The slope was in the process of being flattened to meet its ultimate design criteria at the time of the incident.
In its report, the panel also concludes that there was no evidence that the failure was due to human intervention or overtopping of the perimeter embankments and that piping and cracking. These factors are often the cause of the failure of earth dams, but was not the cause of the breach.
In regard to regulatory oversight, the panel found that inspections of the tailings storage facility would not have prevented failure.
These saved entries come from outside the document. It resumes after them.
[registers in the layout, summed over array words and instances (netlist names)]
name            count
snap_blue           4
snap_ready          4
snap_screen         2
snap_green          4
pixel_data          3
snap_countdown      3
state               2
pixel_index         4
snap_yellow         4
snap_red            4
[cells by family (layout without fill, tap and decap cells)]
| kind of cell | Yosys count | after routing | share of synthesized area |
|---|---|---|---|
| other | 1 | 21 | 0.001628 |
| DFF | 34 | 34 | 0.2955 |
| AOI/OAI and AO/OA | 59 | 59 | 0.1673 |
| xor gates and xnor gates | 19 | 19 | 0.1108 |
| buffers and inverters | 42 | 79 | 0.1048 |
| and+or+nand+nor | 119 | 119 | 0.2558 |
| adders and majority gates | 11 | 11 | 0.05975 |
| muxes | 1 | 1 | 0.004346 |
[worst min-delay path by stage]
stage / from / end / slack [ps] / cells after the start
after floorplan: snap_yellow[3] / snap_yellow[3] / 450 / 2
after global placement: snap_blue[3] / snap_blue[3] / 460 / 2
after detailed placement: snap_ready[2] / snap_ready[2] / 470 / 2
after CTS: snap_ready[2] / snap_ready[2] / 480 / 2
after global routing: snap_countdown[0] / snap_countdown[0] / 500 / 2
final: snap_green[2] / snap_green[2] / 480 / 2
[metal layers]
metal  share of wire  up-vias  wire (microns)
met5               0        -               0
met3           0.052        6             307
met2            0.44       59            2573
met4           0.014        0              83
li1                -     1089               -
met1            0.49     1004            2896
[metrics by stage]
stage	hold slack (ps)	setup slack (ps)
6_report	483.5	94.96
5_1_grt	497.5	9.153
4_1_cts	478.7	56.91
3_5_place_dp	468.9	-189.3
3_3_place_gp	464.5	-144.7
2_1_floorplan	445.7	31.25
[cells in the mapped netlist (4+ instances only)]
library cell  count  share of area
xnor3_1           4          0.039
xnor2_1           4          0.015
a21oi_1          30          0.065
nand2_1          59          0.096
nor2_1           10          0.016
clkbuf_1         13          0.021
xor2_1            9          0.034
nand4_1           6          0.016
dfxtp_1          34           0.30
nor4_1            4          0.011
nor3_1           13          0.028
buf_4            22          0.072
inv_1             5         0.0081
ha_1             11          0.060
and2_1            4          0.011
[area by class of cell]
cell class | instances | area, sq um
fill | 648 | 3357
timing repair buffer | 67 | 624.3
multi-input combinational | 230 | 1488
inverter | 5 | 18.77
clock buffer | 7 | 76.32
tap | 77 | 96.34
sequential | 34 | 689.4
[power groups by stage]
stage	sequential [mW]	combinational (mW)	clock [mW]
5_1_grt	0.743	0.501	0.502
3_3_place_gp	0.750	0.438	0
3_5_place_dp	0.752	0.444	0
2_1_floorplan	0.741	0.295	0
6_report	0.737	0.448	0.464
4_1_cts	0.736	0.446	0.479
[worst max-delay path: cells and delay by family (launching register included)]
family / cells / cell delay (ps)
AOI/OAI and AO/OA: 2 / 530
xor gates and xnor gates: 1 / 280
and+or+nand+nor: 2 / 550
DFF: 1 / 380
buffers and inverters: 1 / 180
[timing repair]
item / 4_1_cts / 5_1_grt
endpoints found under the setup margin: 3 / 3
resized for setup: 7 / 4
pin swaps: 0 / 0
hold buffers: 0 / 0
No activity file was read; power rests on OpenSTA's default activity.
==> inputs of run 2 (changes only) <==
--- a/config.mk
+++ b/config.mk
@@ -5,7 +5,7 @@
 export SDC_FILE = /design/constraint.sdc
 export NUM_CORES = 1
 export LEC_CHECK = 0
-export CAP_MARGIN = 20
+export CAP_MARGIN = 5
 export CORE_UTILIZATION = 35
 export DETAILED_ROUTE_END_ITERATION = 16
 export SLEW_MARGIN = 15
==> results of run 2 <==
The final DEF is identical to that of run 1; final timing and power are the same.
[config.mk]
export PLATFORM = sky130hd
export DESIGN_NAME = pipeline_mem_wb_hs
export DESIGN_NICKNAME = d
export VERILOG_FILES = /design/src/rtl/pipeline_mem_wb_hs_pkg.sv /design/src/rtl/pipeline_mem_wb_hs_skid.sv /design/src/rtl/pipeline_mem_wb_hs.sv
export SDC_FILE = /design/constraint.sdc
export NUM_CORES = 1
export LEC_CHECK = 0
export CORE_MARGIN = 8
export CORE_UTILIZATION = 51
export DETAILED_ROUTE_END_ITERATION = 10
export GPL_TIMING_DRIVEN = 0
export PLACE_DENSITY_LB_ADDON = 0.25
export SKIP_CTS_REPAIR_TIMING = 1
export SYNTH_ARGS = -nofsm -noshare
export SYNTH_HDL_FRONTEND = slang
export SYNTH_SLANG_ARGS = --single-unit
export TNS_END_PERCENT = 20
[constraint.sdc]
create_clock -name clk -period 11 [get_ports clk]
set_input_delay 2.75 -clock clk [delete_from_list [all_inputs] [get_ports clk]]
set_output_delay 2.75 -clock clk [all_outputs]
set_load 0.01 [all_outputs]
[src/rtl/pipeline_mem_wb_hs_pkg.sv]
// Shared types for the MEM->WB handshake stage: payload layout, result-select codes
// and the occupancy states of the handshake register.
package pipeline_pkg;

  localparam int WIDTH_DEF  = 32;
  localparam int REG_AW_DEF = 5;

  localparam logic [1:0] RES_ALU = 2'b00;
  localparam logic [1:0] RES_MEM = 2'b01;
  localparam logic [1:0] RES_PC4 = 2'b10;

  typedef enum logic [1:0] {
    EMPTY,
    ONE,
    TWO
  } hs_state_e;

  typedef struct packed {
    logic [WIDTH_DEF-1:0]  ALUResult;
    logic [WIDTH_DEF-1:0]  ReadData;
    logic [WIDTH_DEF-1:0]  PCP4;
    logic [REG_AW_DEF-1:0] Rd;
    logic                  RegWrite;
    logic [1:0]            ResultSrc;
  } wb_payload_t;

endpackage

[src/rtl/pipeline_mem_wb_hs_skid.sv]
// Valid/ready register slice with an optional second (skid) entry; the payload type is a
// parameter so the same slice can carry any packed struct in strict FIFO order.
module pipe_skid_reg
  import pipeline_pkg::*;
#(
  parameter type T    = logic,
  parameter bit  SKID = 1'b1
) (
  input  logic clk,
  input  logic rst,
  input  logic flush,
  input  logic in_valid,
  output logic in_ready,
  input  T     in_data,
  output logic out_valid,
  input  logic out_ready,
  output T     out_data
);

  hs_state_e state, state_next;
  T          skid_data;
  logic      in_fire, out_fire;
  logic      load_out_in, load_out_skid, load_skid;

  // With the skid entry, ready depends only on registered state, so WB stalls never
  // reach MEM combinationally.
  assign out_valid = (state != EMPTY);
  assign in_ready  = SKID ? (state != TWO) : (!out_valid || out_ready);
  assign in_fire   = in_valid && in_ready;
  assign out_fire  = out_valid && out_ready;

  always_ff @(posedge clk or posedge rst) begin
    if (rst) state <= EMPTY;
    else     state <= state_next;
  end

  always_comb begin
    state_next    = state;
    load_out_in   = 1'b0;
    load_out_skid = 1'b0;
    load_skid     = 1'b0;
    if (flush) begin
      state_next = EMPTY;
    end else begin
      case (state)
        EMPTY: begin
          if (in_fire) begin
            state_next  = ONE;
            load_out_in = 1'b1;
          end
        end
        ONE: begin
          if (in_fire && out_fire) begin
            load_out_in = 1'b1;
          end else if (in_fire) begin
            state_next = TWO;
            load_skid  = 1'b1;
          end else if (out_fire) begin
            state_next = EMPTY;
          end
        end
        TWO: begin
          if (out_fire) begin
            state_next    = ONE;
            load_out_skid = 1'b1;
          end
        end
        default: state_next = EMPTY;
      endcase
    end
  end

  always_ff @(posedge clk or posedge rst) begin
    if (rst) begin
      out_data  <= '0;
      skid_data <= '0;
    end else begin
      if (load_out_in)        out_data <= in_data;
      else if (load_out_skid) out_data <= skid_data;
      if (load_skid)          skid_data <= in_data;
    end
  end

endmodule

[src/rtl/pipeline_mem_wb_hs.sv]
// MEM->WB pipeline stage: handshake slice around the writeback payload, plus x0 write
// suppression and a retired-instruction counter.
module pipeline_mem_wb_hs
  import pipeline_pkg::*;
#(
  parameter int WIDTH  = WIDTH_DEF,
  parameter int REG_AW = REG_AW_DEF,
  parameter bit SKID   = 1'b1,
  parameter int CNT_W  = 32
) (
  input  logic              clk,
  input  logic              rst,
  input  logic              flush,
  input  logic              valid_M,
  output logic              ready_M,
  input  logic [WIDTH-1:0]  ALUResult_M,
  input  logic [WIDTH-1:0]  ReadData_M,
  input  logic [WIDTH-1:0]  PCP4_M,
  input  logic [REG_AW-1:0] Rd_M,
  input  logic              RegWrite_M,
  input  logic [1:0]        ResultSrc_M,
  output logic              valid_W,
  input  logic              ready_W,
  output logic [WIDTH-1:0]  ALUResult_W,
  output logic [WIDTH-1:0]  ReadData_W,
  output logic [WIDTH-1:0]  PCP4_W,
  output logic [REG_AW-1:0] Rd_W,
  output logic [1:0]        ResultSrc_W,
  output logic              RegWrite_W,
  output logic [CNT_W-1:0]  retired
);

  // Same layout as wb_payload_t, but sized by this instance's parameters.
  typedef struct packed {
    logic [WIDTH-1:0]  ALUResult;
    logic [WIDTH-1:0]  ReadData;
    logic [WIDTH-1:0]  PCP4;
    logic [REG_AW-1:0] Rd;
    logic              RegWrite;
    logic [1:0]        ResultSrc;
  } payload_t;

  payload_t in_pay, out_pay;

  assign in_pay = '{ALUResult: ALUResult_M, ReadData: ReadData_M, PCP4: PCP4_M,
                    Rd: Rd_M, RegWrite: RegWrite_M, ResultSrc: ResultSrc_M};

  pipe_skid_reg #(
    .T    (payload_t),
    .SKID (SKID)
  ) u_hs (
    .clk       (clk),
    .rst       (rst),
    .flush     (flush),
    .in_valid  (valid_M),
    .in_ready  (ready_M),
    .in_data   (in_pay),
    .out_valid (valid_W),
    .out_ready (ready_W),
    .out_data  (out_pay)
  );

  assign ALUResult_W = out_pay.ALUResult;
  assign ReadData_W  = out_pay.ReadData;
  assign PCP4_W      = out_pay.PCP4;
  assign Rd_W        = out_pay.Rd;
  assign ResultSrc_W = out_pay.ResultSrc;
  assign RegWrite_W  = out_pay.RegWrite && valid_W && (out_pay.Rd != '0);

  // A beat killed by flush is not a retirement even if WB was ready for it.
  always_ff @(posedge clk or posedge rst) begin
    if (rst)                                retired <= '0;
    else if (valid_W && ready_W && !flush) retired <= retired + 1'b1;
  end

endmodule

==> results.yml <==
outcome:
  outcome: "completed"
sta:
  post-route-min-period_ns: 4.959
  whs_ns: 0.4615
  max-slew-margin-rel: 0.4110
  hold_violations: 0
  timing.final.ws_setup_ns: 6.041
  fin_crit_sh: 0.4508
  max_freq_ghz: 0.2017
  setup_tns_ns: 0
  slew_violations: 0
  tightest_slew_ns: 0.8834
  fin_skew_ns: 0.01179
  rsz0062_at_grt: "false"
  setup_violations: 0
min_path:
  worstHoldStart: "retired[31]"
  hold_depth: 1
  hp-class: "reg -> reg"
  hold_end: "retired[31]"
power_and_ir_drop:
  switchingPower_mw: 0.7927
  clkPwrFrac: 0.295
  p_comb_frac: 0.290
  switching_share: 0.2647
  power_mw: 2.995
  pwr_density_cell_nw_per_um2: 200.7
  vdd_drop_max_v: 0.0001289
  intPower_mw: 2.203
  cellLeakagePower_nw: 7.394
  seq_power_share: 0.415
worst_setup_path:
  path_cells: "nor2_1, inv_1, o311a_1, clkdlybuf4s50_1"
  crit_path_start_kind: "flip-flop"
  rr_endpoint: "u_hs.out_data[98]"
  r2r_slack_ns: 8.75
  arrival_ns: 2.21
  required_ns: 8.25
  crit_fanout: 5
  critPathKind: "reg -> out"
  regToRegStartpoint: "u_hs.state[0]"
  reg2regPathDepth: 6
  cp-end-kind: "output pin"
  slowest_stage: "clkdlybuf4s50_1"
  max_stage_delay_ns: 0.52
cts:
  ctsHtreeMaxLevel: 1
  worstSkewPairLatency_ns: 0.52
  root_buffer: "clkbuf_16"
  cts-buffers-inserted: 26
  clockBufferDepth: 3
  cts_tree: "built"
  clk_pin_slew_worst_paths_ns: 0.06
  clock-sinks: 242
floorplanning:
  die_x_um: 164.2
  io_pins: 247
  start_util: 0.5163
  core_um2: 21690
  dieArea_um2: 26950
  die_h_um: 164.2
  rows: 54
logic_synthesis:
  postSynthAreaPerCell_um2: 12.14
  synth_seq_cells: 242
  ys_async_sr_fraction: 1.000
  ys.flop_type: "dfrtp_1"
  synth_nets: 1032
  yosysSeqAreaShare: 0.5408
  syn-cell-area_um2: 11200
  synth_edf_count: 0
  syn_inst: 922
  synth_cell_types: 38
  yosysWarnings: 0
global_route:
  grt_antenna_before_repair: 1
  grt_pass1_wl_um: 43600
  overflow: 0
  grt_max_degree: 123
  grt_use_total: 0.2013
  grt_pass1_vias: 8223
placement:
  dpl.hpwl_um: 19520
  place_ws_ns: 5.724
  gp_congestion: 0.7652
  port_buffers: 246
  placed_area_um2: 14040
detailed_routing:
  ant_nets: 0
  drt_iter0_markers: 299
  wirelength_um: 27040
  wl_per_cell_um: 18.04
  via_count: 7564
  drc: 0
  drtPass1Iterations: 4
  viasPerCell: 5.046
flow_run:
  max_cap_violations: 0
finish:
  fin_nets: 1307
  drive_above_1_share: 0.2399
  final_cell_mix: "246 x clkdlybuf4s50_1, 242 x dfrtp_1, 117 x nand2_1, 111 x buf_4, 104 x mux2i_1"
  design_area_um2: 14920
  final_common_cell: "clkdlybuf4s50_1"
  syn2layout_area_growth_pct: 33.29
  num-fill-cells: 1660
-- critical path, delay by kind of cell (launching register included) --
family	cells	cell delay, ns
DFF	1	0.44
AOI/OAI and AO/OA	1	0.18
and+or+nand+nor	1	0.33
buffers and inverters	2	0.74
-- Yosys cell counts, types with 2 or more instances --
library cell / instances / area share
nor3_1: 2 / 0.00089
mux2_4: 60 / 0.080
nand4_1: 6 / 0.0034
mux2_2: 45 / 0.045
a21oi_1: 3 / 0.0013
nand2b_1: 4 / 0.0022
xor2_1: 13 / 0.010
buf_2: 21 / 0.0094
and4_1: 2 / 0.0016
and3_1: 2 / 0.0011
o21ai_1: 11 / 0.0049
buf_6: 7 / 0.0070
nand3_1: 10 / 0.0045
o21ai_0: 92 / 0.041
or3_1: 2 / 0.0011
nand2_1: 117 / 0.039
inv_1: 5 / 0.0017
clkbuf_1: 10 / 0.0034
dfrtp_1: 242 / 0.54
mux2i_1: 104 / 0.093
xnor2_1: 18 / 0.014
nor2_1: 20 / 0.0067
buf_4: 111 / 0.074
-- kinds of logic (layout without fill, tap and decap cells) --
| logic type | Yosys count | after routing | synth area share |
|---|---|---|---|
| muxes | 209 | 209 | 0.2187 |
| adders and majority gates | 1 | 1 | 0.001117 |
| AOI/OAI and AO/OA | 110 | 110 | 0.05051 |
| DFF | 242 | 242 | 0.5408 |
| xor gates and xnor gates | 31 | 31 | 0.02425 |
| buffers and inverters | 154 | 449 | 0.09588 |
| and+or+nand+nor | 175 | 175 | 0.06872 |
| other | 0 | 2 | 0 |
-- power groups by stage --
| stage | Clock [mW] | Combinational (mW) | Sequential [mW] |
|---|---|---|---|
| 6_report | 0.883 | 0.868 | 1.24 |
| 3_5_place_dp | 0 | 0.876 | 1.26 |
| 3_3_place_gp | 0 | 0.856 | 1.24 |
| 2_1_floorplan | 0 | 0.518 | 1.22 |
| 5_1_grt | 0.935 | 0.947 | 1.27 |
| 4_1_cts | 0.899 | 0.883 | 1.24 |
-- registers in the layout, summed over array words and instances (netlist names) --
register and cells:
u_hs.state 2, u_hs.out_data 104, u_hs.skid_data 104, retired 32
-- worst max-delay path by stage --
stage                       start                 end  slack (ns)  depth (start not counted)
CTS                 u_hs.state[0]          RegWrite_W        6.03                          4
global placement              rst  u_hs.skid_data[88]       -1.62                          2
global route        u_hs.state[0]          RegWrite_W        5.91                          4
detailed placement          flush   u_hs.out_data[91]        5.72                          7
floorplan                     rst          retired[0]        1.61                          1
finish              u_hs.state[0]          RegWrite_W        6.04                          4
-- layout make-up --
class                           instances  area [um2]  area share
Sequential cell                       242        6056      0.4058
Multi-Input combinational cell        526        4068      0.2726
Timing Repair Buffer                  247        2490      0.1668
Buffer                                149        1055     0.07067
Clock buffer                           40       784.5     0.05257
Tap cell                              280       350.3     0.02347
Clock inverter                          8       90.09    0.006036
Inverter                                5       26.28    0.001761
Antenna cell                            2       5.005   0.0003353
-- routing by layer --
layer | track usage | wire, um | vias to the layer above | part of all wire
met4 | 0.05455 | 601 | 0 | 0.022
met3 | 0.05915 | 2041 | 43 | 0.075
li1 | - | - | 3596 | -
met1 | 0.2533 | 11340 | 3747 | 0.42
met5 | 0 | 0 | - | 0
met2 | 0.3333 | 13060 | 178 | 0.48
-- stage by stage --
step | utilization | cells
after global routing | 0.6880 | 1498
final | 0.6881 | 1499
after CTS | 0.6879 | 1497
after detailed placement | 0.6476 | 1449
after global placement | 0.6460 | 1448
after floorplan | - | 922
Note: power is estimated with default switching activity, not from simulation.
Regulatory staff are well qualified to perform their responsibilities and they performed as expected.
The panel examined the historical risk profile of other tailings dams in B.C. and concluded that to avoid risk in the future requires the adoption of the best applicable practices (BAP) and the migration to the best available technology (BAT).
The Ministry of Energy and Mines announced it would act on some of the key recommendations.
All operating mines with tailings dams will have to provide a letter by June 30 to confirm whether foundation materials similar to those at Mount Polley exist below any of their dams.
If those materials are present, the letters must also confirm whether sufficient investigations and testing were completed to properly understand the strength and location of those materials and that the dams were designed to account for those conditions.
"I am relieved that we have a cause," said Minister of Mines Bill Bennett. "Now that it has been identified, we can move forward."
The province will also move to implement a new requirement that all mines with tailings ponds establish Independent Tailings Dam Review Boards. These boards will support improved engineering practices by providing third-party advice on the design, construction, operation and closure of tailings ponds.
Lastly, the province will initiate a code review to determine how to best implement the panel’s remaining recommendations.
There are still two other reports due later this year that will examine the failure of the dam.